La política, se dice usualmente, es el arte de lo posible, frase atribuida a varios pensadores, desde Macchiavello hasta Churchill, pero que más allá de quien haya sido su autor refleja una gran verdad: que para hacer política se necesita llegar a acuerdos o pactos incluso con aquellos a los que se considera “enemigos”, y que en ese proceso todos los involucrados deben ceder a fin de que no se convierta en un juego de perdedores. Solo así se pueden sacar adelante ciertas propuestas.

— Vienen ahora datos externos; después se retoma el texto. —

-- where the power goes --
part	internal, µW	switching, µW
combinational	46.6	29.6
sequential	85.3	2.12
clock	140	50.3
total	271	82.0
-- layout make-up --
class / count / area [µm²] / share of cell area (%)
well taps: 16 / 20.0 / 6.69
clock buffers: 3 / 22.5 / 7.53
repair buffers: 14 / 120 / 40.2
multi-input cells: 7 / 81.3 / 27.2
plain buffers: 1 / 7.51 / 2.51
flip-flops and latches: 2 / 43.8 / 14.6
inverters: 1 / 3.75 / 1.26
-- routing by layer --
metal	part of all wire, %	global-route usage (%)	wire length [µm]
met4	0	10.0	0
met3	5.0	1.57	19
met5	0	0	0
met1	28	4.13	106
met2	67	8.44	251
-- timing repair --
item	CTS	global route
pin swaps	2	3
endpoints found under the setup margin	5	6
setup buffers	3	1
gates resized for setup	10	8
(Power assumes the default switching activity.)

Ahora bien, una guía primordial para que cualquier gobierno o actor político pueda llevar adelante su agenda exige el hacer el arte de la política con una perspectiva estrictamente democrática, a partir de lo que los politólogos Linz y Stepan llamaban “el único juego en la ciudad” (the only game in town), que significa que todos los actores jueguen dentro de un marco institucional democrático y no busquen vías no democráticas para lograr sus objetivos.

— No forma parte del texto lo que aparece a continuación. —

<file path="src/design/bkts_pkg.sv">
`timescale 1ns / 1ps
package bkts_pkg;

   localparam int MaxWord = 10;
   localparam int MaxDepth = 255;
   localparam int LengthBits = 16;
   localparam int NumKeywords = 36;

   // token length never saturates above 16 bits
   localparam int LenBits = (LengthBits < 16) ? LengthBits : 16;

   typedef logic [LenBits-1:0] len_type;
   typedef logic [$clog2(MaxDepth+1)-1:0] depth_type;
   typedef logic [$clog2(MaxWord+1)-1:0] wlen_type;

   typedef enum logic [3:0] {
      PH_IDLE, PH_BODY, PH_ESC, PH_GAP, PH_MODS, PH_SKIP, PH_CR, PH_WORD,
      PH_PAREN_SPACE, PH_PAREN, PH_DECL_SPACE, PH_DECL_COLON, PH_DECL_NAME
   } phase_type;

   typedef enum logic [1:0] {KW_CALL, KW_SPACED, KW_CLASS, KW_MODULE} kw_kind_type;

   localparam logic [2:0] KIND_TRANS = 3'd2;
   localparam logic [2:0] KIND_CALL = 3'd4;
   localparam logic [2:0] KIND_CLASS = 3'd5;
   localparam logic [2:0] KIND_MODULE = 3'd6;

   // keyword lookup result
   typedef struct packed {
      logic        hit;
      kw_kind_type kind;
   } kw_hit_type;

   typedef logic [MaxWord*7-1:0] word_type;

   function automatic logic [79:0] kw_text(input int i);
      case (i)
         0: kw_text = "all";         1: kw_text = "any";
         2: kw_text = "background";  3: kw_text = "case";
         4: kw_text = "chomp";       5: kw_text = "class";
         6: kw_text = "count";       7: kw_text = "default";
         8: kw_text = "delete";      9: kw_text = "deprecated";
         10: kw_text = "drop";       11: kw_text = "exists";
         12: kw_text = "final";      13: kw_text = "find";
         14: kw_text = "first";      15: kw_text = "foldl";
         16: kw_text = "foldr";      17: kw_text = "inherits";
         18: kw_text = "iterate";    19: kw_text = "map";
         20: kw_text = "module";     21: kw_text = "new";
         22: kw_text = "pop";        23: kw_text = "private";
         24: kw_text = "public";     25: kw_text = "push";
         26: kw_text = "returns";    27: kw_text = "select";
         28: kw_text = "shift";      29: kw_text = "splice";
         30: kw_text = "static";     31: kw_text = "take";
         32: kw_text = "takeuntil";  33: kw_text = "takewhile";
         34: kw_text = "trim";       default: kw_text = "unshift";
      endcase
   endfunction

   function automatic kw_kind_type kw_kind(input int i);
      case (i)
         5: kw_kind = KW_CLASS;
         20: kw_kind = KW_MODULE;
         7, 9, 24, 26, 30: kw_kind = KW_SPACED;
         default: kw_kind = KW_CALL;
      endcase
   endfunction

   function automatic logic is_wstart(input logic [7:0] c);
      is_wstart = (c >= "a" && c <= "z") || (c >= "A" && c <= "Z") || c == "_";
   endfunction

   function automatic logic is_kspace(input logic [7:0] c);
      is_kspace = c == " " || c == 8'h09 || c == 8'h0d;
   endfunction

endpackage

</file>
<file path="src/design/bkts_kw_match.sv">
`timescale 1ns / 1ps
module bkts_kw_match (
   input  bkts_pkg::word_type   word,
   input  bkts_pkg::wlen_type   word_len,
   output bkts_pkg::kw_hit_type result
);
   import bkts_pkg::*;

   // compare the gathered word against every keyword in parallel;
   // both the word and the keyword text hold their last character lowest
   always_comb begin
      logic [79:0] t;
      logic        same;
      int          tl;
      result = '0;
      for (int i = 0; i < NumKeywords; i++) begin
         t = kw_text(i);
         tl = 0;
         for (int k = 0; k < 10; k++)
            if (t[k*8 +: 8] != 8'd0) tl = k + 1;
         same = (int'(word_len) == tl);
         for (int k = 0; k < 10; k++)
            if (k < tl && word[k*7 +: 7] != t[k*8 +: 7]) same = 1'b0;
         if (same && !result.hit) begin
            result.hit = 1'b1;
            result.kind = kw_kind(i);
         end
      end
   end
endmodule

</file>
<file path="src/design/brace_regex_and_keyword_token_scanner.sv">
`timescale 1ns / 1ps
// A result is registered and appears in the cycle after the character that ends the scan.
// Throughput: one character per cycle while no result waits untaken; the next-state logic is
// a single pass over the scan state and the character, with the keyword compare done in parallel.
// A result that waits untaken stalls the input; a new transaction enters on the cycle it is taken.
// Reset: synchronous, active high; returns to idle with no pending result.
module brace_regex_and_keyword_token_scanner (
   input  logic        clock,
   input  logic        reset,
   input  logic        req_tvalid,
   output logic        req_tready,
   input  logic [23:0] req_tdata,  // start_req, valid_mask[8:1], ch[16:9], at_end[17]
   output logic        rsp_tvalid,
   input  logic        rsp_tready,
   output logic [23:0] rsp_tdata   // accepted, token_kind[3:1], token_length[19:4]
);
   import bkts_pkg::*;

   phase_type   phase_ff, phase_in;
   logic [7:0]  allowed_ff, allowed_in;
   logic [1:0]  rkind_ff, rkind_in;
   depth_type   depth_ff, depth_in;
   logic        second_ff, second_in;
   word_type    word_ff, word_in;
   wlen_type    wlen_ff, wlen_in;
   len_type     len_ff, len_in;
   logic [2:0]  decl_ff, decl_in;
   logic        vld_ff;
   logic [19:0] out_ff, out_in;
   logic        emit;
   kw_hit_type  kw;

   wire         take = req_tvalid && req_tready;
   wire         start = req_tdata[0];
   wire [7:0]   mask = req_tdata[8:1];
   wire         at_end = req_tdata[17];
   wire [7:0]   c = at_end ? 8'd0 : req_tdata[16:9];

   assign req_tready = !vld_ff || rsp_tready;
   assign rsp_tvalid = vld_ff;
   assign rsp_tdata = {4'd0, out_ff};

   bkts_kw_match u_kw (.word(word_ff), .word_len(wlen_ff), .result(kw));

   always_comb begin
      logic [2:0]  n;
      logic        go, ok;
      logic [2:0]  kind;
      len_type     l;
      phase_type   p;
      phase_in = phase_ff; allowed_in = allowed_ff; rkind_in = rkind_ff;
      depth_in = depth_ff; second_in = second_ff; word_in = word_ff;
      wlen_in = wlen_ff; l = len_ff; decl_in = decl_ff;
      emit = 1'b0; ok = 1'b0; kind = '0;
      n = 3'(mask[0]) + 3'(mask[1]) + 3'(mask[2]) + 3'(mask[3]);
      p = phase_ff;
      if (start) begin
         depth_in = depth_type'(1); second_in = 1'b0; wlen_in = '0; l = '0;
         if (n == 3'd1) begin
            allowed_in = mask; p = PH_BODY;
            rkind_in = mask[0] ? 2'd0 : mask[1] ? 2'd1 : mask[2] ? 2'd2 : 2'd3;
         end else begin
            allowed_in = (n == 3'd0) ? mask : (mask & 8'he0);
            rkind_in = '0; p = PH_SKIP;
         end
      end
      // the word phase only consults the registered word when no restart occurs
      go = 1'b1;
      for (int s = 0; s < 4; s++) begin
         if (go) begin
            go = 1'b0;
            case (p)
               PH_BODY: begin
                  if (at_end) emit = 1'b1;
                  else begin
                     if (l != '1) l = l + 1'b1;
                     if (c == "\\") p = PH_ESC;
                     else if (c == "{") begin
                        if (depth_in >= depth_type'(MaxDepth)) emit = 1'b1;
                        else depth_in = depth_in + 1'b1;
                     end else if (c == "}") begin
                        depth_in = depth_in - 1'b1;
                        if (depth_in == '0) begin
                           if ((rkind_in == 2'd1 || rkind_in == 2'd2) && !second_in)
                              p = PH_GAP;
                           else if (rkind_in == 2'd2) begin
                              emit = 1'b1; ok = 1'b1; kind = KIND_TRANS;
                           end else p = PH_MODS;
                        end
                     end
                  end
               end
               PH_ESC: begin
                  if (at_end) emit = 1'b1;
                  else begin
                     if (l != '1) l = l + 1'b1;
                     p = PH_BODY;
                  end
               end
               PH_GAP: begin
                  if (c == " " || c == 8'h09 || c == 8'h0d || c == 8'h0a) begin
                     if (l != '1) l = l + 1'b1;
                  end else if (c != "{") emit = 1'b1;
                  else begin
                     if (l != '1) l = l + 1'b1;
                     second_in = 1'b1; depth_in = depth_type'(1); p = PH_BODY;
                  end
               end
               PH_MODS: begin
                  if (c == "i" || c == "m" || c == "s" || c == "x" || c == "u" ||
                      c == "U" || (rkind_in != 2'd0 && c == "g")) begin
                     if (l != '1) l = l + 1'b1;
                  end else begin
                     emit = 1'b1; ok = 1'b1; kind = {1'b0, rkind_in};
                  end
               end
               PH_SKIP: begin
                  if (c == " " || (c >= 8'd9 && c <= 8'd13)) begin
                     if (allowed_in[7] && c == 8'h0a) emit = 1'b1;
                     else if (allowed_in[7] && c == 8'h0d) p = PH_CR;
                  end else if (!is_wstart(c)) emit = 1'b1;
                  else begin p = PH_WORD; go = 1'b1; end
               end
               PH_CR: begin
                  if (c == 8'h0a) emit = 1'b1;
                  else begin p = PH_SKIP; go = 1'b1; end
               end
               PH_WORD: begin
                  if (wlen_in != '0 && !(is_wstart(c) || (c >= "0" && c <= "9"))) begin
                     // wlen_in nonzero implies no restart, so kw reflects word_ff
                     l = len_type'(wlen_in);
                     if (!kw.hit) emit = 1'b1;
                     else if (kw.kind == KW_CALL || kw.kind == KW_SPACED) begin
                        if (!allowed_in[4]) emit = 1'b1;
                        else begin
                           p = (kw.kind == KW_SPACED) ? PH_PAREN_SPACE : PH_PAREN;
                           go = 1'b1;
                        end
                     end else begin
                        if (!(kw.kind == KW_CLASS ? allowed_in[5] : allowed_in[6]) ||
                            !is_kspace(c)) emit = 1'b1;
                        else begin
                           decl_in = (kw.kind == KW_CLASS) ? KIND_CLASS : KIND_MODULE;
                           p = PH_DECL_SPACE; go = 1'b1;
                        end
                     end
                  end else if (wlen_in >= wlen_type'(MaxWord)) emit = 1'b1;
                  else begin
                     word_in = {word_in[MaxWord*7-8:0], c[6:0]};
                     wlen_in = wlen_in + 1'b1;
                  end
               end
               PH_PAREN_SPACE: begin
                  if (!is_kspace(c)) begin p = PH_PAREN; go = 1'b1; end
               end
               PH_PAREN: begin
                  emit = 1'b1; ok = (c == "("); kind = KIND_CALL;
               end
               PH_DECL_SPACE: begin
                  if (!is_kspace(c)) begin
                     if (decl_in == KIND_CLASS && c == ":") p = PH_DECL_COLON;
                     else begin p = PH_DECL_NAME; go = 1'b1; end
                  end
               end
               PH_DECL_COLON: begin
                  if (c != ":") emit = 1'b1;
                  else p = PH_DECL_NAME;
               end
               PH_DECL_NAME: begin
                  emit = 1'b1; ok = is_wstart(c); kind = decl_in;
               end
               default: p = PH_IDLE;
            endcase
         end
      end
      phase_in = emit ? PH_IDLE : p;
      len_in = l;
      out_in = ok ? {16'(l), kind, 1'b1} : 20'd0;
   end

   always_ff @(posedge clock) begin
      if (reset) begin
         phase_ff <= PH_IDLE; allowed_ff <= '0; rkind_ff <= '0; depth_ff <= '0;
         second_ff <= 1'b0; wlen_ff <= '0; len_ff <= '0; decl_ff <= '0;
         vld_ff <= 1'b0;
      end else begin
         if (take && emit) vld_ff <= 1'b1;
         else if (rsp_tready) vld_ff <= 1'b0;
         if (take) begin
            phase_ff <= phase_in; allowed_ff <= allowed_in; rkind_ff <= rkind_in;
            depth_ff <= depth_in; second_ff <= second_in; wlen_ff <= wlen_in;
            len_ff <= len_in; decl_ff <= decl_in;
         end
      end
   end

   always_ff @(posedge clock) begin
      if (take) word_ff <= word_in;
      if (take && emit) out_ff <= out_in;
   end

   a_emit_idle: assert property (@(posedge clock) disable iff (reset)
      take && emit |=> phase_ff == PH_IDLE && rsp_tvalid) else $error("emit not idle");
   a_reject_zero: assert property (@(posedge clock) disable iff (reset)
      rsp_tvalid && !rsp_tdata[0] |-> rsp_tdata[19:1] == '0) else $error("reject fields");
   a_word_len: assert property (@(posedge clock) disable iff (reset)
      wlen_ff <= wlen_type'(MaxWord)) else $error("word overflow");
endmodule

</file>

Así, la política entendida desde el arte de lo posible, no debería incluir entre sus medios el claudicar a principios democráticos, obtener beneficios personales o permitir la impunidad de corruptos o delincuentes, por ejemplo.
¿Qué pasa cuando la política no se la entiende desde esa perspectiva? ¿Qué sucede cuando la posibilidad de llegar a acuerdos tendría como principal damnificada a la democracia y a sus instituciones fundamentales? Pues que los ciudadanos pierden la confianza en ésta y se abren las posibilidades para que los autoritarismos populistas se hagan con el poder.

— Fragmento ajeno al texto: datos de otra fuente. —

## config.mk

```make
export PLATFORM = sky130hd
export DESIGN_NAME = irrigation_slot_controller_core
export DESIGN_NICKNAME = d
export VERILOG_FILES = /design/src/sv/isc_pkg.sv /design/src/sv/irrigation_slot_controller_core.sv
export SDC_FILE = /design/constraint.sdc
export NUM_CORES = 1
export LEC_CHECK = 0
export ABC_AREA = 1
export BUFFER_PORTS_ARGS = -buffer_cell sky130_fd_sc_hd__clkbuf_2
export CAP_MARGIN = 20
export CORE_UTILIZATION = 61
export CTS_BUF_LIST = sky130_fd_sc_hd__clkbuf_4 sky130_fd_sc_hd__clkbuf_8 sky130_fd_sc_hd__clkbuf_16
export DETAILED_ROUTE_END_ITERATION = 8
export HOLD_SLACK_MARGIN = 0.1
export PLACE_DENSITY = 0.82
export SYNTH_ARGS = -nofsm -noshare
export SYNTH_HDL_FRONTEND = slang
export SYNTH_SLANG_ARGS = --single-unit
```

## constraint.sdc

```tcl
create_clock -name clk -period 6.7 [get_ports clk]
set_input_delay 0.67 -clock clk [delete_from_list [all_inputs] [get_ports clk]]
set_output_delay 0.67 -clock clk [all_outputs]
set_load 0.1 [all_outputs]
```

## src/sv/isc_pkg.sv

```systemverilog
// ----------------------------------------------------------------------------
// irrigation slot controller package
// shared types, codes and field widths of the slot controller
// ----------------------------------------------------------------------------
package isc_pkg;

  localparam int SLOT_COUNT_DEF  = 8;
  localparam int VALVE_SLOTS_DEF = 8;

  localparam int IDX_W   = 4;
  localparam int THR_W   = 10;
  localparam int MOIST_W = 11;
  localparam int TIME_W  = 32;
  localparam int MASK_W  = 8;

  localparam logic [TIME_W-1:0] TIMEOUT_RESET = 32'd600000;

  typedef enum logic [1:0] {
    OP_ASSIGN = 2'd0,
    OP_CLEAR  = 2'd1,
    OP_SAMPLE = 2'd2,
    OP_QUERY  = 2'd3
  } opcode_t;

  typedef enum logic [1:0] {
    MODE_EMPTY    = 2'd0,
    MODE_SELECTED = 2'd1,
    MODE_WATERING = 2'd2,
    MODE_ERROR    = 2'd3
  } mode_t;

  typedef enum logic [1:0] {
    EV_NONE    = 2'd0,
    EV_START   = 2'd1,
    EV_STOP    = 2'd2,
    EV_TIMEOUT = 2'd3
  } event_t;

endpackage

```

## src/sv/irrigation_slot_controller_core.sv

```systemverilog
// ----------------------------------------------------------------------------
// irrigation slot controller core
// per-slot mode machines driving valve mask and pump from request stream
// ----------------------------------------------------------------------------
//
// channel   direction  handshake                     payload
// s_axis    in         s_axis_tvalid/s_axis_tready   s_axis_tdata, 64 bits
// m_axis    out        m_axis_tvalid/m_axis_tready   m_axis_tdata, 16 bits
// cfg       in         cfg_valid/cfg_ready           cfg_data, watering timeout ms
//
// one request per cycle sustained unless m_axis stalls; a request passes from the
// input register to the result register, slot update done between them in one pass
// rst (synchronous) empties all slots and loads the timeout with 600000 ms
// a stalled result holds m_axis; the input register still takes a request
// while it is empty, or while the result register is free or drained that cycle
// cfg_ready is always high; write the timeout only while the block is idle
//
module irrigation_slot_controller_core
  import isc_pkg::*;
#(
  parameter int SLOT_COUNT  = SLOT_COUNT_DEF,
  parameter int VALVE_SLOTS = VALVE_SLOTS_DEF
) (
  input  logic        clk,
  input  logic        rst,
  // request stream
  input  logic        s_axis_tvalid,
  output logic        s_axis_tready,
  // opcode[1:0], slot_index[5:2], moisture_threshold[15:6], moisture[26:16],
  // now_ms[58:27], zero fill [63:59]
  input  logic [63:0] s_axis_tdata,
  // result stream
  output logic        m_axis_tvalid,
  input  logic        m_axis_tready,
  // accepted[0], slot_status[2:1], event_code[4:3], valve_mask[12:5],
  // pump_on[13], zero fill [15:14]
  output logic [15:0] m_axis_tdata,
  // timeout register write
  input  logic        cfg_valid,
  output logic        cfg_ready,
  input  logic [31:0] cfg_data
);

  localparam int SLOT_W = (SLOT_COUNT > 1) ? $clog2(SLOT_COUNT) : 1;

  // timeout register
  logic [TIME_W-1:0] timeout_ms;

  assign cfg_ready = 1'b1;

  always_ff @(posedge clk) begin
    if (rst) begin
      timeout_ms <= TIMEOUT_RESET;
    end else if (cfg_valid) begin
      timeout_ms <= cfg_data;
    end
  end

  // input register
  logic               in_valid;
  opcode_t            in_op;
  logic [IDX_W-1:0]   in_idx;
  logic [THR_W-1:0]   in_thr;
  logic [MOIST_W-1:0] in_moist;
  logic [TIME_W-1:0]  in_now;

  logic advance;

  // result register frees when empty or drained this cycle
  assign advance       = in_valid && (!m_axis_tvalid || m_axis_tready);
  assign s_axis_tready = !in_valid || advance;

  always_ff @(posedge clk) begin
    if (rst) begin
      in_valid <= 1'b0;
    end else if (s_axis_tready) begin
      in_valid <= s_axis_tvalid;
    end
  end

  always_ff @(posedge clk) begin
    if (s_axis_tready && s_axis_tvalid) begin
      in_op    <= opcode_t'(s_axis_tdata[1:0]);
      in_idx   <= s_axis_tdata[5:2];
      in_thr   <= s_axis_tdata[15:6];
      in_moist <= s_axis_tdata[26:16];
      in_now   <= s_axis_tdata[58:27];
    end
  end

  // per-slot state
  mode_t             slot_mode      [SLOT_COUNT];
  mode_t             slot_mode_next [SLOT_COUNT];
  logic [THR_W-1:0]  slot_thr       [SLOT_COUNT];
  logic [TIME_W-1:0] watering_start [SLOT_COUNT];

  // addressed slot
  logic              hit;
  logic [SLOT_W-1:0] sel;
  mode_t             cur_mode;
  logic [THR_W-1:0]  cur_thr;
  logic [TIME_W-1:0] cur_start;

  assign hit       = ({1'b0, in_idx} < (IDX_W+1)'(SLOT_COUNT));
  assign sel       = in_idx[SLOT_W-1:0];
  assign cur_mode  = slot_mode[sel];
  assign cur_thr   = slot_thr[sel];
  assign cur_start = watering_start[sel];

  // moisture compares, a negative sample fails both
  logic              moist_neg;
  logic              moist_below;
  logic              moist_at_or_above;
  logic [TIME_W-1:0] elapsed;
  logic              timed_out;

  assign moist_neg         = in_moist[MOIST_W-1];
  assign moist_below       = !moist_neg && ({1'b0, in_moist[THR_W-1:0]} < {1'b0, cur_thr});
  assign moist_at_or_above = !moist_neg && ({1'b0, in_moist[THR_W-1:0]} >= {1'b0, cur_thr});
  assign elapsed           = in_now - cur_start;
  assign timed_out         = elapsed > timeout_ms;

  // slot transition
  mode_t             new_mode;
  event_t            new_event;
  logic              start_we;
  logic [TIME_W-1:0] start_val;
  logic              thr_we;

  always_comb begin
    new_mode  = cur_mode;
    new_event = EV_NONE;
    start_we  = 1'b0;
    start_val = '0;
    thr_we    = 1'b0;
    case (in_op)
      OP_ASSIGN: begin
        new_mode = MODE_SELECTED;
        thr_we   = 1'b1;
        start_we = 1'b1;
      end
      OP_CLEAR: begin
        new_mode = MODE_EMPTY;
        start_we = 1'b1;
      end
      OP_SAMPLE: begin
        case (cur_mode)
          MODE_SELECTED: begin
            if (moist_below) begin
              new_mode  = MODE_WATERING;
              new_event = EV_START;
              start_we  = 1'b1;
              start_val = in_now;
            end
          end
          MODE_WATERING: begin
            if (moist_at_or_above) begin
              new_mode  = MODE_SELECTED;
              new_event = EV_STOP;
              start_we  = 1'b1;
            end else if (timed_out) begin
              new_mode  = MODE_ERROR;
              new_event = EV_TIMEOUT;
            end
          end
          default: begin
          end
        endcase
      end
      default: begin
      end
    endcase
  end

  always_comb begin
    slot_mode_next = slot_mode;
    if (advance && hit) begin
      slot_mode_next[sel] = new_mode;
    end
  end

  always_ff @(posedge clk) begin
    if (rst) begin
      for (int i = 0; i < SLOT_COUNT; i++) begin
        slot_mode[i] <= MODE_EMPTY;
      end
    end else begin
      slot_mode <= slot_mode_next;
    end
  end

  // thresholds and start times are only read in selected or watering,
  // which a slot first reaches only through an assign, so they need no reset
  always_ff @(posedge clk) begin
    if (advance && hit) begin
      if (thr_we) begin
        slot_thr[sel] <= in_thr;
      end
      if (start_we) begin
        watering_start[sel] <= start_val;
      end
    end
  end

  // valve mask from the updated modes
  logic [MASK_W-1:0] mask_next;

  for (genvar g = 0; g < MASK_W; g++) begin : g_mask
    if (g < SLOT_COUNT && g < VALVE_SLOTS) begin : g_valve
      assign mask_next[g] = (slot_mode_next[g] == MODE_WATERING);
    end else begin : g_none
      assign mask_next[g] = 1'b0;
    end
  end

  // result register
  logic              res_accepted;
  mode_t             res_status;
  event_t            res_event;
  logic [MASK_W-1:0] res_mask;
  logic              res_pump;

  always_ff @(posedge clk) begin
    if (rst) begin
      m_axis_tvalid <= 1'b0;
    end else if (advance) begin
      m_axis_tvalid <= 1'b1;
    end else if (m_axis_tready) begin
      m_axis_tvalid <= 1'b0;
    end
  end

  always_ff @(posedge clk) begin
    if (advance) begin
      res_accepted <= hit;
      res_status   <= hit ? new_mode : MODE_ERROR;
      res_event    <= hit ? new_event : EV_NONE;
      res_mask     <= mask_next;
      res_pump     <= |mask_next;
    end
  end

  assign m_axis_tdata = {2'b00, res_pump, res_mask, res_event, res_status, res_accepted};

  // checks
  a_pump_or: assert property (@(posedge clk) disable iff (rst)
    m_axis_tvalid |-> (res_pump == (|res_mask)))
    else $error("pump bit disagrees with valve mask");

  a_reject: assert property (@(posedge clk) disable iff (rst)
    (m_axis_tvalid && !res_accepted) |-> (res_status == MODE_ERROR && res_event == EV_NONE))
    else $error("rejected request reported an event or a slot mode");

  a_start_waters: assert property (@(posedge clk) disable iff (rst)
    (m_axis_tvalid && res_event == EV_START) |-> (res_status == MODE_WATERING))
    else $error("watering start without watering mode");

  a_stop_selected: assert property (@(posedge clk) disable iff (rst)
    (m_axis_tvalid && res_event == EV_STOP) |-> (res_status == MODE_SELECTED))
    else $error("watering stop without selected mode");

  a_ready_only_blocked: assert property (@(posedge clk) disable iff (rst)
    !s_axis_tready |-> (m_axis_tvalid && !m_axis_tready))
    else $error("input stalled while result register free");

endmodule
```

==> impl_metrics.csv, run 1 <==
group,metric,value,unit
sta,fmax,169.5,MHz
routing,post_drt_wl_per_cell,19.19,um
synthesis,ys_ff_latch,462,
routing,drtIter0Drc,1346,
clock_tree,cts_hold_buf,0,
clock_tree,numCtsBuffers,46,
synthesis,ys_warn_count,0,
synthesis,synth_area_leaders,"edfxtp_1 60%, o21ai_0 6.3%, nor2_1 5.4%, dfxtp_1 5.2%, ha_1 4.7%",
worst_hold_path,hold_path_startpoint,"s_axis_tdata[30]",
clock_tree,clock_path_buffers,3,
worst_setup_path,cp_slowest_cell,"dfxtp_4",
power_and_ir_drop,peakVddDrop,0.2854,mV
final_layout,syn_to_final_growth,13.33,%
global_routing,first_global_vias,13960,
global_routing,antenna_found_initial,0,
synthesis,yosysSeqAreaShare,65.69,%
power_and_ir_drop,powerDensity,288.4,nW/um^2
synthesis,synth_flop_cell,"edfxtp_1",
synthesis,synth_edf_count,409,
clock_tree,ctsResizeCount,0,
synthesis,postSynthAreaPerCell,11.22,um^2
worst_setup_path,required,7.02,ns
sta,slew_headroom,37.29,%
clock_tree,cts.clk_slew.worst_paths,0.06,ns
clock_tree,clock-sinks,462,
sta,min_period,5.901,ns
place,port_buffers,111,
sta,fin_setup_tns,0,ns
floorplanning,ios,120,
final_layout,ff_latch_area,13350,um^2
worst_hold_path,min_path_type,"input pin to register",
worst_setup_path,worstSetupPathType,"register to register",
synthesis,synth_cell_types,45,
power_and_ir_drop,swShare,24.69,%
global_routing,grt_pass1_wl,70350,um
routing,vias,14170,
floorplanning,dieArea,34030,um^2
final_layout,multi_input_area,6140,um^2
routing,routed_wl,45970,um
floorplanning,fp.coreArea,32620,um^2
clock_tree,cts_tree,"built",
final_layout,n_fill_cell,2211,
sta,skew,0.02139,ns
global_routing,grt_max_degree,89,
worst_setup_path,path_common_cell,"nand2_1",
worst_setup_path,cp_max_fo,45,
worst_setup_path,r2r_end,"res_pump$_DFFE_PP_",
worst_setup_path,ff2ff_setup_slack,0.80,ns
floorplanning,chipWidth,184.5,um
floorplanning,die_y,184.5,um
clock_tree,htreeDepth,2,
worst_hold_path,holdPathStages,1,
synthesis,syn_inst,1810,
worst_setup_path,worstSetupStartpointType,"register",
worst_setup_path,cp_data_arrival_time,6.22,ns
routing,first_pass_iters,6,
final_layout,postLayoutCoreUtil,70.58,%
routing,ant_nets,0,
place,routabilityCongestion,0.9367,
power_and_ir_drop,comb_power_share,12.7,%
flow_run,cap_violations,0,
sta,worst_slew_pin_slew,0.9335,ns
worst_setup_path,reg2reg_depth,31,
floorplanning,rows,66,
global_routing,grt_usage,27.08,%
synthesis,synth_top_area_share,60.46,%
power_and_ir_drop,power_switching,1.640,mW
final_layout,final_net_count,2095,
synthesis,synthesis.area,20310,um^2
clock_tree,clkLatencyLatePin,0.57,ns
power_and_ir_drop,p_int,5.001,mW
sta,finalMaxSlewViolations,0,
sta,hold_viol,0,
clock_tree,cts_root_buffer,"clkbuf_16",
place,hpwl,27750,um
worst_setup_path,end_kind,"register",
power_and_ir_drop,total_power,6.640,mW
power_and_ir_drop,seqPwrFrac,48.2,%
clock_tree,postCtsSetupBuffers,0,
floorplanning,initial_core_util,62.27,%
routing,drc,0,
final_layout,drive_above_1_share,13.77,%
power_and_ir_drop,clkPwrFrac,39.1,%
synthesis,async_reset_ff_share,0,%
routing,viasPerCell,5.917,
power_and_ir_drop,cellLeakagePower,8.254,nW
synthesis,synth_top_area_cell,"edfxtp_1",
worst_setup_path,slowest_delay,0.43,ns
global_routing,grt_remaining_overflow,0,
final_layout,antenna_cells,0,
sta,period_share,88.07,%
sta,finalSetupViolations,0,
worst_hold_path,hold_end,"in_now[3]$_DFFE_PP_",
sta,rsz0062_at_grt,"false",
outcome,status,"finished clean",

Entonces, ¿cuál sería el camino? Lo ideal sería contar con una clase política comprometida con la democracia que, en su búsqueda de acuerdos, no pretenda sacrificar sus instituciones. Lamentablemente, eso no siempre se da, sobre todo en países como el nuestro. Frente a esa realidad las alternativas son pocas. En los sistemas parlamentarios se tienen las elecciones anticipadas. En el sistema presidencial ecuatoriano se tiene la muerte cruzada.